··· RAW DATA
--- src/hdl/switch_debounce.sv ---
/*
 * Switch group synchroniser, debouncer and polarity inverter,
 * shared by every switch group through a type parameter
 */

`timescale 1ns/1ps
`include "board_macros.svh"

module switch_debounce #(
  parameter type sw_t = logic [7:0]
) (
  input  logic clk_sys,
  input  logic rst_sys_n,
  input  sw_t  sw_n_i,
  output sw_t  sw_o,
  output logic settled_o
);

  localparam int CntW = $clog2(`DEBOUNCE_CYCLES + 1);

  sw_t             sync1_q;
  sw_t             sync2_q;
  sw_t             cand_q;
  logic [CntW-1:0] stable_cnt_q;
  sw_t             sw_q;
  logic            settled_q;

  // Whole group is synchronised together so a diagonal press stays coherent
  always_ff @(posedge clk_sys or negedge rst_sys_n) begin
    if (!rst_sys_n) begin
      sync1_q <= '1;
      sync2_q <= '1;
    end else begin
      sync1_q <= sw_n_i;
      sync2_q <= sync1_q;
    end
  end

  always_ff @(posedge clk_sys or negedge rst_sys_n) begin
    if (!rst_sys_n) begin
      cand_q       <= '1;
      stable_cnt_q <= '0;
      sw_q         <= '0;
      settled_q    <= 1'b0;
    end else if (sync2_q != cand_q) begin
      // Any change restarts the window
      cand_q       <= sync2_q;
      stable_cnt_q <= '0;
    end else if (stable_cnt_q != CntW'(`DEBOUNCE_CYCLES - 1)) begin
      stable_cnt_q <= stable_cnt_q + 1'b1;
    end else begin
      sw_q      <= sw_t'(~cand_q);
      settled_q <= 1'b1;
    end
  end

  assign sw_o      = sw_q;
  assign settled_o = settled_q;

endmodule

--- src/hdl/board_status.sv ---
/*
 * Board status: protection mode latch, user and mode LEDs,
 * LED chain colour picked from the navigation switches
 */

`timescale 1ns/1ps

module board_status (
  input  logic               clk_sys,
  input  logic               rst_sys_n,
  input  board_pkg::nav_sw_t nav_sw_i,
  input  board_pkg::usr_sw_t usr_sw_i,
  input  logic               usr_settled_i,
  output board_pkg::usr_sw_t usr_led_o,
  output logic               led_cheri_o,
  output logic               led_legacy_o,
  output ws281x_pkg::rgb_t   colour_o
);

  import board_pkg::*;
  import ws281x_pkg::*;

  logic       mode_decided_q;
  prot_mode_e mode_q;
  rgb_t       colour_d;
  rgb_t       colour_q;

  // Mode is taken from the first settled switch value and then held
  always_ff @(posedge clk_sys or negedge rst_sys_n) begin
    if (!rst_sys_n) begin
      mode_decided_q <= 1'b0;
      mode_q         <= PROT_CHERI;
    end else if (usr_settled_i && !mode_decided_q) begin
      mode_decided_q <= 1'b1;
      mode_q         <= usr_sw_i[USR_SW_MODE_BIT] ? PROT_LEGACY : PROT_CHERI;
    end
  end

  assign led_cheri_o  = (mode_q == PROT_CHERI);
  assign led_legacy_o = (mode_q == PROT_LEGACY);
  assign usr_led_o    = usr_sw_i;

  // Walk down from the top so the lowest pressed switch wins
  always_comb begin
    colour_d = COLOUR_OFF;
    for (int i = $bits(nav_sw_t) - 1; i >= 0; i--) begin
      if (nav_sw_i[i]) colour_d = COLOUR_TABLE[i];
    end
  end

  always_ff @(posedge clk_sys or negedge rst_sys_n) begin
    if (!rst_sys_n) begin
      colour_q <= COLOUR_OFF;
    end else begin
      colour_q <= colour_d;
    end
  end

  assign colour_o = colour_q;

endmodule

--- src/ws281x/ws281x_frame_seq.sv ---
/*
 * LED chain frame sequencer: one colour for every pixel,
 * a new frame each time the driver returns to idle
 */

`timescale 1ns/1ps
`include "board_macros.svh"

module ws281x_frame_seq (
  input  logic             clk_sys,
  input  logic             rst_sys_n,
  input  ws281x_pkg::rgb_t colour_i,
  input  logic             drv_idle_i,
  output ws281x_pkg::rgb_t pix_o,
  output logic             pix_valid_o,
  output logic             pix_last_o,
  input  logic             pix_ack_i
);

  import ws281x_pkg::*;

  localparam int CntW = $clog2(`WS_PIXELS + 1);

  rgb_t            pix_q;
  logic            valid_q;
  logic [CntW-1:0] pix_cnt_q;
  logic            at_last;

  assign at_last = (pix_cnt_q == CntW'(`WS_PIXELS - 1));

  always_ff @(posedge clk_sys or negedge rst_sys_n) begin
    if (!rst_sys_n) begin
      valid_q   <= 1'b0;
      pix_cnt_q <= '0;
    end else if (!valid_q) begin
      // Next frame starts once the latch gap of the last one is over
      if (drv_idle_i) begin
        valid_q   <= 1'b1;
        pix_cnt_q <= '0;
      end
    end else if (pix_ack_i) begin
      if (at_last) valid_q <= 1'b0;
      else         pix_cnt_q <= pix_cnt_q + 1'b1;
    end
  end

  // Colour is held for the whole frame
  always_ff @(posedge clk_sys) begin
    if (!valid_q && drv_idle_i) pix_q <= colour_i;
  end

  assign pix_o       = pix_q;
  assign pix_valid_o = valid_q;
  assign pix_last_o  = valid_q & at_last;

endmodule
······
*WHAT TO WORK ON*:
Return the listing word for word.

*YOUR RESPONSE*:
--- src/hdl/switch_debounce.sv ---
/*
 * Switch group synchroniser, debouncer and polarity inverter,
 * shared by every switch group through a type parameter
 */

`timescale 1ns/1ps
`include "board_macros.svh"

module switch_debounce #(
  parameter type sw_t = logic [7:0]
) (
  input  logic clk_sys,
  input  logic rst_sys_n,
  input  sw_t  sw_n_i,
  output sw_t  sw_o,
  output logic settled_o
);

  localparam int CntW = $clog2(`DEBOUNCE_CYCLES + 1);

  sw_t             sync1_q;
  sw_t             sync2_q;
  sw_t             cand_q;
  logic [CntW-1:0] stable_cnt_q;
  sw_t             sw_q;
  logic            settled_q;

  // Whole group is synchronised together so a diagonal press stays coherent
  always_ff @(posedge clk_sys or negedge rst_sys_n) begin
    if (!rst_sys_n) begin
      sync1_q <= '1;
      sync2_q <= '1;
    end else begin
      sync1_q <= sw_n_i;
      sync2_q <= sync1_q;
    end
  end

  always_ff @(posedge clk_sys or negedge rst_sys_n) begin
    if (!rst_sys_n) begin
      cand_q       <= '1;
      stable_cnt_q <= '0;
      sw_q         <= '0;
      settled_q    <= 1'b0;
    end else if (sync2_q != cand_q) begin
      // Any change restarts the window
      cand_q       <= sync2_q;
      stable_cnt_q <= '0;
    end else if (stable_cnt_q != CntW'(`DEBOUNCE_CYCLES - 1)) begin
      stable_cnt_q <= stable_cnt_q + 1'b1;
    end else begin
      sw_q      <= sw_t'(~cand_q);
      settled_q <= 1'b1;
    end
  end

  assign sw_o      = sw_q;
  assign settled_o = settled_q;

endmodule

--- src/hdl/board_status.sv ---
/*
 * Board status: protection mode latch, user and mode LEDs,
 * LED chain colour picked from the navigation switches
 */

`timescale 1ns/1ps

module board_status (
  input  logic               clk_sys,
  input  logic               rst_sys_n,
  input  board_pkg::nav_sw_t nav_sw_i,
  input  board_pkg::usr_sw_t usr_sw_i,
  input  logic               usr_settled_i,
  output board_pkg::usr_sw_t usr_led_o,
  output logic               led_cheri_o,
  output logic               led_legacy_o,
  output ws281x_pkg::rgb_t   colour_o
);

  import board_pkg::*;
  import ws281x_pkg::*;

  logic       mode_decided_q;
  prot_mode_e mode_q;
  rgb_t       colour_d;
  rgb_t       colour_q;

  // Mode is taken from the first settled switch value and then held
  always_ff @(posedge clk_sys or negedge rst_sys_n) begin
    if (!rst_sys_n) begin
      mode_decided_q <= 1'b0;
      mode_q         <= PROT_CHERI;
    end else if (usr_settled_i && !mode_decided_q) begin
      mode_decided_q <= 1'b1;
      mode_q         <= usr_sw_i[USR_SW_MODE_BIT] ? PROT_LEGACY : PROT_CHERI;
    end
  end

  assign led_cheri_o  = (mode_q == PROT_CHERI);
  assign led_legacy_o = (mode_q == PROT_LEGACY);
  assign usr_led_o    = usr_sw_i;

  // Walk down from the top so the lowest pressed switch wins
  always_comb begin
    colour_d = COLOUR_OFF;
    for (int i = $bits(nav_sw_t) - 1; i >= 0; i--) begin
      if (nav_sw_i[i]) colour_d = COLOUR_TABLE[i];
    end
  end

  always_ff @(posedge clk_sys or negedge rst_sys_n) begin
    if (!rst_sys_n) begin
      colour_q <= COLOUR_OFF;
    end else begin
      colour_q <= colour_d;
    end
  end

  assign colour_o = colour_q;

endmodule

--- src/ws281x/ws281x_frame_seq.sv ---
/*
 * LED chain frame sequencer: one colour for every pixel,
 * a new frame each time the driver returns to idle
 */

`timescale 1ns/1ps
`include "board_macros.svh"

module ws281x_frame_seq (
  input  logic             clk_sys,
  input  logic             rst_sys_n,
  input  ws281x_pkg::rgb_t colour_i,
  input  logic             drv_idle_i,
  output ws281x_pkg::rgb_t pix_o,
  output logic             pix_valid_o,
  output logic             pix_last_o,
  input  logic             pix_ack_i
);

  import ws281x_pkg::*;

  localparam int CntW = $clog2(`WS_PIXELS + 1);

  rgb_t            pix_q;
  logic            valid_q;
  logic [CntW-1:0] pix_cnt_q;
  logic            at_last;

  assign at_last = (pix_cnt_q == CntW'(`WS_PIXELS - 1));

  always_ff @(posedge clk_sys or negedge rst_sys_n) begin
    if (!rst_sys_n) begin
      valid_q   <= 1'b0;
      pix_cnt_q <= '0;
    end else if (!valid_q) begin
      // Next frame starts once the latch gap of the last one is over
      if (drv_idle_i) begin
        valid_q   <= 1'b1;
        pix_cnt_q <= '0;
      end
    end else if (pix_ack_i) begin
      if (at_last) valid_q <= 1'b0;
      else         pix_cnt_q <= pix_cnt_q + 1'b1;
    end
  end

  // Colour is held for the whole frame
  always_ff @(posedge clk_sys) begin
    if (!valid_q && drv_idle_i) pix_q <= colour_i;
  end

  assign pix_o       = pix_q;
  assign pix_valid_o = valid_q;
  assign pix_last_o  = valid_q & at_last;

endmodule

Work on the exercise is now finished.